Move signature aggregation off the tick loop (background worker with snapshot)

## Problem

When a node is an aggregator, `AggregateCommitteeSignatures` runs **synchronously on the tick goroutine** at interval 2 each slot. The `xmss.AggregateWithChildren` call (`node/store_aggregate.go:132`) goes through cgo into the leanMultisig recursive-aggregation prover, which currently takes **1-4 seconds** per group — well above the 800ms interval budget.

The relevant code:

```go
// node/tick.go:45-56
// Interval 2: synchronous aggregation. Blocks the tick loop for 1-4s
// but keeps source consistency — headState doesn't change during proving.
// Async aggregation breaks source alignment because head drifts during
// the background prover run. Acceptable until prover is <800ms.
if currentInterval == 2 && isAgg {
    aggs := AggregateCommitteeSignatures(e.Store)
    for _, agg := range aggs {
        if e.P2P != nil {
            e.P2P.PublishAggregatedAttestation(context.Background(), agg)
        }
    }
}
```

While the prover runs, the tick goroutine cannot:
- accept new gossip blocks
- handle attestation gossip
- advance head / safe-target updates
- service the next slot's tick promptly

This produces missed slots, late attestations from peers piling up, and (under non-finality pressure when there's more than one group to aggregate) compounding stalls.

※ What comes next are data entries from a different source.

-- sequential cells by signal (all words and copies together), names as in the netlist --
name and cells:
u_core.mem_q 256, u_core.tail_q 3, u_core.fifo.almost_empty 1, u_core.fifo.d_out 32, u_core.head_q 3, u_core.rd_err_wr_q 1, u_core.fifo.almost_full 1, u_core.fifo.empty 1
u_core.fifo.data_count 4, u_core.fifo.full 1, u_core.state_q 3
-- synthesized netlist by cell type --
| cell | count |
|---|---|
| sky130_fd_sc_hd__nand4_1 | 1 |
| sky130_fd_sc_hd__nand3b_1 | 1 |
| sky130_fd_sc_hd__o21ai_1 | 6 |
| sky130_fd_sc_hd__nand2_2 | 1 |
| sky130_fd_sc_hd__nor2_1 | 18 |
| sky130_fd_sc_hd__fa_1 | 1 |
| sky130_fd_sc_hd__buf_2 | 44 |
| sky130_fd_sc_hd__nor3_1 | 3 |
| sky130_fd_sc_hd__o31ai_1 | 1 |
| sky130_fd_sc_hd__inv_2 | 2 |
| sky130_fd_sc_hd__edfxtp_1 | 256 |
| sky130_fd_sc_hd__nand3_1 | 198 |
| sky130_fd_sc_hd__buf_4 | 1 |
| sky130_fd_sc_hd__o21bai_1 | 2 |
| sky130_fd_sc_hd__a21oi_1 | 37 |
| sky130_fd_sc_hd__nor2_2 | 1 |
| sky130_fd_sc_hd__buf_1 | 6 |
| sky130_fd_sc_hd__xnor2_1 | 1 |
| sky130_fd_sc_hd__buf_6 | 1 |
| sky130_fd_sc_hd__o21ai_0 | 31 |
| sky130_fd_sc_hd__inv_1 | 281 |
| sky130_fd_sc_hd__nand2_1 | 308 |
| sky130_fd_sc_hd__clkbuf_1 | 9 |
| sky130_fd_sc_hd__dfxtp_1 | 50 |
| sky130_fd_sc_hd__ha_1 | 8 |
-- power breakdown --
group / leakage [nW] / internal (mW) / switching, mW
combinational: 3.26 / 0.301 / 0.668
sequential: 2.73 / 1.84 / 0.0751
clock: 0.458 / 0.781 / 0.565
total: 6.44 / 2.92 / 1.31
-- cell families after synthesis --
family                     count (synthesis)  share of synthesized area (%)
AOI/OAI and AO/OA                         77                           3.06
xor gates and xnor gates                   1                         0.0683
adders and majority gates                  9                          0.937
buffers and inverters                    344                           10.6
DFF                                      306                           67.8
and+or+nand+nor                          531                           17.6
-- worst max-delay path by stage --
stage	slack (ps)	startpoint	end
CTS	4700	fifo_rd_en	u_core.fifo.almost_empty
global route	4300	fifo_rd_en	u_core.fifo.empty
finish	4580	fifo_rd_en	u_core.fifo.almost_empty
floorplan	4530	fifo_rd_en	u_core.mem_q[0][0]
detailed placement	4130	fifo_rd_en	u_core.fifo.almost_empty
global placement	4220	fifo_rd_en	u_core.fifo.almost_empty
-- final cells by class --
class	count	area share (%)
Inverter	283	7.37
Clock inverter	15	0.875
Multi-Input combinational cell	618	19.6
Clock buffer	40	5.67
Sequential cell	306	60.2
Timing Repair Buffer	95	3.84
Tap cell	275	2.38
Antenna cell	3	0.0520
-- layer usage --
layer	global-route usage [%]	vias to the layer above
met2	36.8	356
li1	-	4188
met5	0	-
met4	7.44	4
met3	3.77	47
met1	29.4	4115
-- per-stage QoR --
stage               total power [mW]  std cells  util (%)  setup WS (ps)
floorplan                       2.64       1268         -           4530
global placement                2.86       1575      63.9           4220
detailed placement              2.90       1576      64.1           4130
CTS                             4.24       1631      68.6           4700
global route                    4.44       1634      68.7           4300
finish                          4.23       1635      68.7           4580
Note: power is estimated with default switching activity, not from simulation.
$ cat src/rtl/sprite_blitter.sv
// -----------------------------------------------------------------------------
// sprite_blitter
//
// Walks a SPRITE_W x SPRITE_H sprite stored in an external ROM in raster order
// and emits one pixel write per cycle, optionally mirrored horizontally. The
// ROM has a fixed one-cycle read latency, so each pixel's screen coordinates are
// registered one cycle after its address is presented. The registered
// coordinates therefore line up with the returning rom_q.
//
// Optional feature: define SPRITE_TRANSPARENCY_EN to suppress plot for pixels
// whose colour equals TRANSPARENT_KEY. Timing, counters and done are unchanged.
//
// Ports
//   clock_all    in   1         sole clock, rising edge
//   reset_all    in   1         synchronous, active-high reset
//   start        in   1         request to draw one sprite (accepted in IDLE)
//   mirror       in   1         1 = draw horizontally flipped
//   x_           in   9         screen X of sprite top-left corner
//   y_           in   8         screen Y of sprite top-left corner
//   rom_address  out  ADDR_W    sprite ROM address (0 outside FETCH)
//   rom_q        in   COLOUR_W  ROM data for the previous cycle's address
//   out_x        out  9         pixel X (wraps mod 512)
//   out_y        out  8         pixel Y (wraps mod 256)
//   out_colour   out  COLOUR_W  pixel colour (rom_q, combinational)
//   plot         out  1         write out_x/out_y/out_colour this cycle
//   busy         out  1         high in FETCH and FLUSH
//   done         out  1         one-cycle pulse when the sprite is complete
// -----------------------------------------------------------------------------
module sprite_blitter #(
  parameter int                  SPRITE_W        = 70,
  parameter int                  SPRITE_H        = 71,
  parameter int                  ADDR_W          = 13,
  parameter int                  COLOUR_W        = 3,
  parameter logic [COLOUR_W-1:0] TRANSPARENT_KEY = '0
) (
  input  logic                clock_all,
  input  logic                reset_all,
  input  logic                start,
  input  logic                mirror,
  input  logic [8:0]          x_,
  input  logic [7:0]          y_,
  output logic [ADDR_W-1:0]   rom_address,
  input  logic [COLOUR_W-1:0] rom_q,
  output logic [8:0]          out_x,
  output logic [7:0]          out_y,
  output logic [COLOUR_W-1:0] out_colour,
  output logic                plot,
  output logic                busy,
  output logic                done
);

  typedef enum logic [1:0] {
    IDLE,
    FETCH,
    FLUSH,
    FINISH
  } state_t;

  // Counters are 8 bits wide because both dimensions are capped at 256.
  localparam logic [7:0]        LAST_CX  = 8'(SPRITE_W - 1);
  localparam logic [7:0]        LAST_CY  = 8'(SPRITE_H - 1);
  localparam logic [ADDR_W-1:0] ROW_STEP = ADDR_W'(SPRITE_W);

  state_t              state;
  state_t              next_state;
  logic [7:0]          cx;
  logic [7:0]          cy;
  logic [ADDR_W-1:0]   row_base;     // cy * SPRITE_W, kept incrementally
  logic [8:0]          x_lat;
  logic [7:0]          y_lat;
  logic                mirror_lat;
  logic                pixel_valid;  // previous cycle was a FETCH cycle
  logic                last_pixel;
  logic [7:0]          col;

  assign last_pixel = (cx == LAST_CX) && (cy == LAST_CY);

  // ---------------------------------------------------------------------------
  // State register
  // ---------------------------------------------------------------------------
  always_ff @(posedge clock_all) begin
    // NOTE: reset is synchronous, so it is tested inside the clocked branch
    // and does not appear in the sensitivity list.
    if (reset_all) begin
      state <= IDLE;
    end else begin
      state <= next_state;
    end
  end

  // ---------------------------------------------------------------------------
  // Next-state logic
  // ---------------------------------------------------------------------------
  always_comb begin
    // NOTE: the default is assigned first so every path drives next_state and
    // no latch is inferred.
    next_state = state;
    case (state)
      IDLE:    if (start) next_state = FETCH;
      FETCH:   if (last_pixel) next_state = FLUSH;
      FLUSH:   next_state = FINISH;
      FINISH:  next_state = IDLE;
      default: next_state = IDLE;
    endcase
  end

  // ---------------------------------------------------------------------------
  // Counters, latched request and registered pixel coordinates
  // ---------------------------------------------------------------------------
  always_ff @(posedge clock_all) begin
    if (reset_all) begin
      cx          <= '0;
      cy          <= '0;
      row_base    <= '0;
      x_lat       <= '0;
      y_lat       <= '0;
      mirror_lat  <= 1'b0;
      out_x       <= '0;
      out_y       <= '0;
      pixel_valid <= 1'b0;
    end else begin
      // NOTE: non-blocking assignments so every register here samples the
      // values from before this edge, whatever the statement order.
      pixel_valid <= (state == FETCH);
      case (state)
        IDLE: begin
          if (start) begin
            cx         <= '0;
            cy         <= '0;
            row_base   <= '0;
            x_lat      <= x_;
            y_lat      <= y_;
            mirror_lat <= mirror;
          end
        end
        FETCH: begin
          // Coordinates trail the address by one cycle to meet rom_q.
          // Screen X always advances left to right; mirroring only
          // changes which ROM column is read.
          out_x <= x_lat + {1'b0, cx};
          out_y <= y_lat + cy;
          if (cx == LAST_CX) begin
            cx <= '0;
            if (cy == LAST_CY) begin
              cy       <= '0;
              row_base <= '0;
            end else begin
              cy       <= cy + 8'd1;
              row_base <= row_base + ROW_STEP;
            end
          end else begin
            cx <= cx + 8'd1;
          end
        end
        default: ;
      endcase
    end
  end

  // ---------------------------------------------------------------------------
  // ROM address: raster order, or reversed within each row when mirrored
  // ---------------------------------------------------------------------------
  always_comb begin
    col         = mirror_lat ? (LAST_CX - cx) : cx;
    rom_address = '0;
    if (state == FETCH) begin
      rom_address = row_base + ADDR_W'(col);
    end
  end

  assign out_colour = rom_q;
  assign busy       = (state == FETCH) || (state == FLUSH);
  assign done       = (state == FINISH);

`ifdef SPRITE_TRANSPARENCY_EN
  assign plot = pixel_valid && (rom_q != TRANSPARENT_KEY);
`else
  assign plot = pixel_valid;

  // The key only matters when transparency is compiled in. This tie-off
  // keeps it referenced without affecting any output.
  logic unused_key;
  assign unused_key = ^TRANSPARENT_KEY;
`endif

endmodule

$ cat config.mk
export PLATFORM = sky130hd
export DESIGN_NAME = sprite_blitter
export DESIGN_NICKNAME = d
export VERILOG_FILES = /design/src/rtl/sprite_blitter.sv
export SDC_FILE = /design/constraint.sdc
export NUM_CORES = 1
export LEC_CHECK = 0
export CORE_ASPECT_RATIO = 1.1
export CORE_MARGIN = 8
export CORE_UTILIZATION = 50
export CTS_CLUSTER_DIAMETER = 200
export DETAILED_ROUTE_END_ITERATION = 7
export GPL_TIMING_DRIVEN = 0
export PLACE_DENSITY_LB_ADDON = 0.25
export SLEW_MARGIN = 20
export SYNTH_ARGS = -nofsm -noshare
export SYNTH_HDL_FRONTEND = slang
export SYNTH_SLANG_ARGS = --single-unit
$ cat constraint.sdc
create_clock -name clock_all -period 3.23 [get_ports clock_all]
set_clock_uncertainty 0.05 [all_clocks]
set_input_delay 0.646 -clock clock_all [delete_from_list [all_inputs] [get_ports clock_all]]
set_output_delay 0.646 -clock clock_all [all_outputs]
set_load 0.03 [all_outputs]
Yosys cells after proc, flatten, opt, wreduce, memory -nomap -nowiden --
Index checks and enable logic that the tools add are counted.
Operators by class: reductions and logical operators 8, mux-type cells 15, equal/unequal tests 8, $add $sub $neg 7
Operators by type and width (number):
- $mux W13 | 4
- $mux W8 | 5
- $pmux W8 S2 | 2
- $pmux W13 S2 | 1
- $add A8 B1 Y8 const B | 2
- $eq A8 B7 Y1 const B | 2
- $add A13 B7 Y13 const B | 1
- $add A13 B8 Y13 | 1
- $add A9 B8 Y9 | 1
- $add A8 B8 Y8 | 1
- $pmux W2 S4 | 1
- $sub A7 B8 Y8 const A | 1
- $ne A2 B2 Y1 const B | 3
- $reduce_and A2 Y1 | 3
- $eq A2 B2 Y1 const B | 2
- $mux W2 | 2
- $reduce_and A3 Y1 | 1
- $eq A2 B1 Y1 const B | 1
- $logic_not A2 Y1 | 1
- $reduce_bool A2 Y1 | 1
- $logic_and A1 B1 Y1 | 1
- $logic_or A1 B1 Y1 | 1
Storage, ports and cells: bits of input ports 24, output and inout bits 36, flip-flop bits (word level) 67, word-level logic and storage cells 48

Longest topological paths before layout --
Gate-level depths: netlist of run 1.
word-level depth 4, mapped depth 10, depth with buffers taken out 9

Worst setup path before layout of run 1 --
OpenSTA, ideal clock, no wires.
path type register to output, start point register cx[1], end point output port rom_address[11], buffers on the path 0, cell stages (with the launch flop) 9, arrival time 3245 ps, data required time 2534 ps, setup slack -711 ps, cells stage by stage dfxtp_1 inv_1 ha_1 mux2_2 ha_1 a21oi_1 o21ai_0 a31o_2 o311ai_0
On the way: cells in the longest elaborated chain, start to end 4
Ends and longest elaborated chain:
- start: declaration | RTL line 66 | logic [7:0] cx;
- start signal: assignment | RTL line 152 | cx <= cx + 8'd1;
- $sub A7 B8 Y8 | RTL line 164 | col = mirror_lat ? (LAST_CX - cx) : cx;
- $mux W8 * | RTL line 164
- $add A13 B8 Y13 * | RTL line 167 | rom_address = row_base + ADDR_W'(col);
- $mux W13 * | RTL line 166 | if (state == FETCH) begin
- end: declaration | RTL line 42 | output logic [ADDR_W-1:0] rom_address,
Mark *: on every way between the ends. The rest lies on a longest branch, timed or not.

Final worst setup path of run 1 --
start point register cx[5], end point output port rom_address[10]
The elaborated chain is that of the path after synthesis.

==> results of run 1 <==
where the power goes:
group	switching (W)	total, W	leakage (nW)	internal, W
Clock	0.000309	0.000665	0.0914	0.000355
Sequential	0.000105	0.00103	0.541	0.000923
Combinational	0.000905	0.00142	1.40	0.000512
flip-flops by register name (all words and copies together) (netlist names):
| register | flops |
|---|---|
| x_lat | 9 |
| cy | 8 |
| state | 2 |
| plot | 1 |
| cx | 8 |
| y_lat | 8 |
| row_base | 12 |
| mirror_lat | 1 |
| out_x | 9 |
| out_y | 8 |
worst max-delay path, delay by kind of cell, from the launching register on:
family	cells	cell delay, ns
buffers and inverters	1	0.14
adders and majority gates	1	0.31
DFF	1	0.34
and+or+nand+nor	4	1.06
AOI/OAI and AO/OA	3	0.33
xor gates and xnor gates	1	0.13
per-layer routing:
layer | vias up | part of all wire | global-route usage | wire length (microns)
met5 | - | 0 | 0 | 0
met4 | 0 | 0.026 | 0.105 | 305
met3 | 24 | 0.063 | 0.0509 | 726
met2 | 116 | 0.50 | 0.329 | 5790
met1 | 1871 | 0.41 | 0.234 | 4740
li1 | 1932 | - | - | -
layout make-up:
class,instances,area share
buffer,23,0.0215
clock buffer,13,0.0263
clock inverter,3,0.00758
inverter,18,0.0135
multi-input combinational,391,0.533
sequential,66,0.254
tap,108,0.0256
timing repair buffer,67,0.119
through the flow:
| stage | util | instances | worst slack [ns] | TNS (ns) | area, sq um |
|---|---|---|---|---|---|
| after floorplan | - | 501 | -0.0501 | -0.100 | 4150 |
| after global placement | 0.608 | 664 | -0.794 | -7.34 | 4830 |
| after detailed placement | 0.608 | 664 | -0.821 | -8.05 | 4830 |
| after CTS | 0.646 | 685 | -0.228 | -1.19 | 5140 |
| after global routing | 0.664 | 689 | -0.258 | -1.34 | 5290 |
| final | 0.664 | 689 | -0.143 | -0.630 | 5290 |
placed cells by master (no fill, tap or decap), drive strengths merged, types with 4 or more instances in the layout:
| master | n |
|---|---|
| a211oi | 5 |
| a21o | 4 |
| a21oi | 39 |
| a31oi | 4 |
| and2 | 5 |
| and3 | 5 |
| buf | 28 |
| clkbuf | 28 |
| clkdlybuf4s50 | 42 |
| dfxtp | 66 |
| dlygate4sd2 | 4 |
| ha | 35 |
| inv | 16 |
| mux2 | 4 |
| mux2i | 5 |
| nand2 | 64 |
| nand3 | 14 |
| nand4 | 8 |
| nor2 | 42 |
| nor2b | 7 |
| nor3 | 18 |
| nor3b | 4 |
| nor4b | 4 |
| o211ai | 5 |
| o21a | 8 |
| o21ai | 20 |
| o311ai | 4 |
| or3 | 13 |
| xnor2 | 14 |
| xor2 | 19 |
repair_timing:
action | in CTS | in global routing
gates cloned | 0 | 0
endpoints found under the setup margin | 13 | 9
resized for setup | 81 | 30
pin swaps | 11 | 14
setup buffers | 8 | 4
worst max-delay path by stage:
stage / from / endpoint / slack (ns) / cells past startpoint
floorplan: cx[3] / rom_address[11] / -0.05 / 8
global placement: cx[1] / rom_address[12] / -0.79 / 10
detailed placement: cx[1] / rom_address[12] / -0.82 / 10
CTS: cx[5] / rom_address[10] / -0.23 / 10
global route: cx[5] / rom_address[8] / -0.26 / 10
finish: cx[5] / rom_address[10] / -0.14 / 10
kinds of logic after synthesis:
kind of cell,synth area share
other,0.000910
AO/OA/AOI/OAI,0.181
XOR/XNOR,0.0701
buffers and inverters,0.0446
multiplexers,0.0231
AND/OR/NAND/NOR,0.239
adder cells (fa/ha/maj),0.121
flip-flops,0.321
==> flow_summary.yaml, run 1 <==
cells_and_area:
  seq_area_sq_mm: 0.00134
  diodes: 0
  final_layout_size_suffix_gt1_frac: 0.151
  multi_input_area_sq_mm: 0.00282
  n_fill_cell: 672
  area_growth_pct: 28.2
  nets: 638
timing:
  slew_violations: 0
  layout_setup_ws_ns: -0.143
  worstMarginPinSlew_ns: 0.544
  finalCriticalPeriod_ns: 3.37
  rsz0062_at_grt: "true"
  setup_viol: 6
  fmax_mhz: 296
  maxSlewHeadroom: 0.627
  timing.hold.ws_ns: 0.414
  finalHoldViolations: 0
  timing.final.crit_share: 1.04
clocking:
  cts_max_level: 3
  cts_tree: "built"
  cts_root_buffer: "clkbuf_8"
  cts_hold_buffers: 0
  insertion_delay_ns: 0.35
  cts.sinks: 66
  cts_max_path_buffers: 2
  cts-buffers-inserted: 9
  clkTransAtPathRegs_ns: 0.07
power_and_ir_drop:
  cellLeakagePower_nw: 2.04
  powerDensity_mw_per_mm2: 588
  ir_drop_mv: 0.340
  p_total_w: 0.00311
synthesis:
  synth_edf_count: 0
  synth_cells: 501
  yosysMostFrequentCell: "dfxtp_1"
  ys_seq_area_frac: 0.321
  yosys-top-cells-count: "dfxtp_1 (66), nand2_1 (64), nor2_1 (42), a21oi_1 (39), ha_1 (35)"
  synth_top_area_share: 0.321
  yosys_warnings: 0
  synth_top_area_cell: "dfxtp_1"
  async_flop_share: 0
  synth_area_per_cell_sq_um: 8.23
  ys_top_cells_by_area: "dfxtp_1 (32%), ha_1 (11%), nand2_1 (5.8%)"
  ys.flop_type: "dfxtp_1"
  yosys_register_bits: 66
  synth_cell_types: 60
  synth.cell_area_sq_mm: 0.00412
  syn_nets: 563
setup_path:
  cp-start-kind: "register"
  crit_chain: "or3_4 > nor3b_4 > xor2_2 > ha_1 > o21ai_2 > nand2b_4 > a31oi_4 > or3_4 > a21oi_2 > buf_6"
  critPathArrivalTime_ns: 2.68
  crit_path_end_kind: "output port"
  r2r_end: "out_x[5]"
  worstReg2RegStart: "cx[1]"
  reg2reg_depth: 8
  worst_path_max_delay_cell: "or3_4"
  crit_type: "reg2out"
  worstPathMaxFanout: 5
  r2r_slack_ns: 0.75
  required_ns: 2.53
  cp_common_cell: "or3_4"
  slowest_delay_ns: 0.41
global_route:
  antenna_found_initial: 0
  overflow: 0
  grt_pass1_vias: 3813
  grt_pass1_wl_microns: 18400
  grt_max_degree: 12
  track_usage: 0.202
die:
  fp-row-count: 34
  ioPinCount: 60
  die_width_microns: 103
  die_y_microns: 111
  start_util: 0.518
  core_area_sq_mm: 0.00796
  die_area_sq_mm: 0.0114
route:
  via_count: 3943
  vias_per_cell: 5.72
  firstDrtPassIters: 6
  wirelength_microns: 11600
  drt_iter0_drc: 270
  wl_per_cell_microns: 16.8
  drcViolationCount: 0
  antenna_left: 0
outcome:
  violations: "negative setup slack"
  status: "finished with violations"
min_path:
  holdCritStartpoint: "x_lat[2]"
  hold_end: "x_lat[2]"
  worstHoldPathCells: 2
  hold_path.class: "reg2reg"
run:
  drv_cap: 0
placed_design:
  gp_congestion: 0.920
  hpwl_microns: 8290
  portBuffers: 55
Note: power is estimated with default switching activity, not from simulation.
==> run 2: changes to the inputs <==
Settings changed: SKIP_CTS_REPAIR_TIMING from default to 1.
==> flow_summary.yaml, run 2 (synthesis results as in run 1) <==
outcome:
  status: "finished with violations"
  violations: "negative setup slack"
timing:
  finalCriticalPeriod_ns: 3.54
  rsz0062_at_grt: "true"
  worstMarginPinSlew_ns: 0.586
  timing.final.crit_share: 1.09
  setup_viol: 6
  slew_violations: 0
  finalHoldViolations: 0
  fmax_mhz: 283
  maxSlewHeadroom: 0.598
  layout_setup_ws_ns: -0.305
setup_path:
  worst_path_max_delay_cell: "dfxtp_4"
  critPathArrivalTime_ns: 2.84
  cp_common_cell: "ha_1"
  crit_chain: "ha_1 > o31ai_1 > xnor2_1 > ha_1 > o21ai_1 > nand2b_1 > a31oi_4 > or3_4 > a21oi_2 > buf_6"
  slowest_delay_ns: 0.39
  reg2reg_depth: 9
  crit_family: "compound AO/OA/AOI/OAI gates"
  worstReg2RegStart: "state[1]"
  worst-path-buf-inv: 1
  crit_path_end_kind: "output port"
  r2r_slack_ns: 0.78
  r2r_end: "cy[2]"
  cp-start-kind: "register"
  required_ns: 2.53
  worstPathMaxFanout: 9
  crit_type: "reg2out"
route:
  antenna_left: 0
  drcViolationCount: 0
  wl_per_cell_microns: 16.6
  via_count: 3946
  wirelength_microns: 11400
  drt_iter0_drc: 232
  firstDrtPassIters: 5
  vias_per_cell: 5.74
cells_and_area:
  n_fill_cell: 661
  final_area_sq_mm: 0.00527
  layout_common_cells: "nand2_1 (64), dfxtp_1 (61), clkdlybuf4s50_1 (42)"
  multi_input_area_sq_mm: 0.00279
  diodes: 0
  final_common_cell: "nand2_1"
  final_cells: 688
  top_regs: "row_base (12), out_x (9), x_lat (9)"
  final_layout_size_suffix_gt1_frac: 0.140
  final_util: 0.662
  area_growth_pct: 27.7
  nets: 637
  largest_reg_flops: 12
  seq_area_sq_mm: 0.00134
  top_register: "row_base"
clocking:
  cts.sinks: 66
  cts_root_buffer: "clkbuf_8"
  cts_max_level: 3
  cts-buffers-inserted: 9
  clkTransAtPathRegs_ns: 0.07
  insertion_delay_ns: 0.35
  cts_tree: "built"
  cts_max_path_buffers: 2
power_and_ir_drop:
  cellLeakagePower_nw: 2.11
  p_total_w: 0.00312
  ir_drop_mv: 0.343
  powerDensity_mw_per_mm2: 592
placed_design:
  gp_congestion: 0.920
  place_area_sq_mm: 0.00483
  hpwl_microns: 8290
  portBuffers: 55
  placed_cells: 664
die:
  ioPinCount: 60
  core_area_sq_mm: 0.00796
  die_width_microns: 103
  fp-row-count: 34
  die_y_microns: 111
  die_area_sq_mm: 0.0114
  start_util: 0.518
global_route:
  antenna_found_initial: 0
  grt_max_degree: 11
  track_usage: 0.193
  grt_pass1_wl_microns: 17600
  overflow: 0
  grt_pass1_vias: 3692
run:
  drv_cap: 0
min_path:
  holdCritStartpoint: "x_lat[2]"
  hold_end: "x_lat[2]"
  worstHoldPathCells: 2
  hold_path.class: "reg2reg"
run 2: changes by cell type in the layout (fill, tap and decap cells not counted), sizes merged:
cell,before,now
clkdlybuf4s15,1,0
buf,28,26
dlygate4sd2,4,0
dlymetal6s2s,0,5
clkbuf,28,29
run 2: how the worst max path moves through the flow:
| stage | start | to | slack (ns) | cells after the start |
|---|---|---|---|---|
| after detailed placement | cx[1] | rom_address[12] | -0.82 | 10 |
| after floorplan | cx[3] | rom_address[11] | -0.05 | 8 |
| after global routing | cx[2] | rom_address[12] | -0.37 | 10 |
| after global placement | cx[1] | rom_address[12] | -0.79 | 10 |
| after CTS | cx[1] | rom_address[12] | -1.20 | 10 |
| final | cx[2] | rom_address[12] | -0.31 | 10 |
run 2: layout make-up:
type                       instances  area share
clock inverter                     3     0.00760
clock buffer                      13      0.0264
sequential                        66       0.254
inverter                          18      0.0135
multi-input combinational        391       0.530
tap                              108      0.0257
timing repair buffer              66       0.121
buffer                            23      0.0216
run 2: metal layers:
metal	wire (microns)	vias up	global-route usage
met1	4880	1869	0.227
met2	5650	124	0.321
li1	-	1927	-
met3	585	26	0.0352
met5	0	-	0
met4	300	0	0.103
run 2: report_power, final:
part           total, W  internal [W]  switching, W  leakage, nW
Clock          0.000664      0.000355      0.000308       0.0914
Combinational   0.00143      0.000519      0.000907         1.48
Sequential      0.00103      0.000923      0.000104        0.540
Total           0.00312       0.00180       0.00132         2.11
run 2: stage by stage:
stage	hold slack [ns]	worst slack [ns]	TNS (ns)
after floorplan	0.390	-0.0501	-0.100
after global placement	0.404	-0.794	-7.34
after detailed placement	0.405	-0.821	-8.05
after CTS	0.414	-1.20	-13.02
after global routing	0.436	-0.374	-2.07
final	0.414	-0.305	-1.30
run 2: worst min-delay path: stages, from the launching register on:
cell and delay (ns):
dfxtp_1 0.31, nand2_1 0.05, a21oi_1 0.05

A separate, related comment misleads readers: `tick.go:42` says *"Aggregation is handled async below to avoid blocking the tick loop"* — that's aspirational; the very next block is synchronous. Either fix or refactor; this issue proposes the fix.

## Why now

Both peer clients have already shipped this work, with public devnet evidence of measurable wins:

- **ethlambda PR #299** — *fix: make signature aggregation asynchronous* (merged 2026-04-21). https://github.com/lambdaclass/ethlambda/pull/299
- **zeam PR #874** — *feat: move aggregate FFI off libxev thread using Io.Threaded worker* (merged 2026-05-14). https://github.com/blockblaz/zeam/pull/874
- **zeam PR #890** — *offload heavy chain mutations to chain-worker, parallelize XMSS verify* (merged 2026-05-17, follow-on architecture). https://github.com/blockblaz/zeam/pull/890

The gean comment's exit criterion — *Acceptable until prover is <800ms* — defers indefinitely. The leanMultisig prover team has not committed to a sub-800ms target on any timeline gean controls.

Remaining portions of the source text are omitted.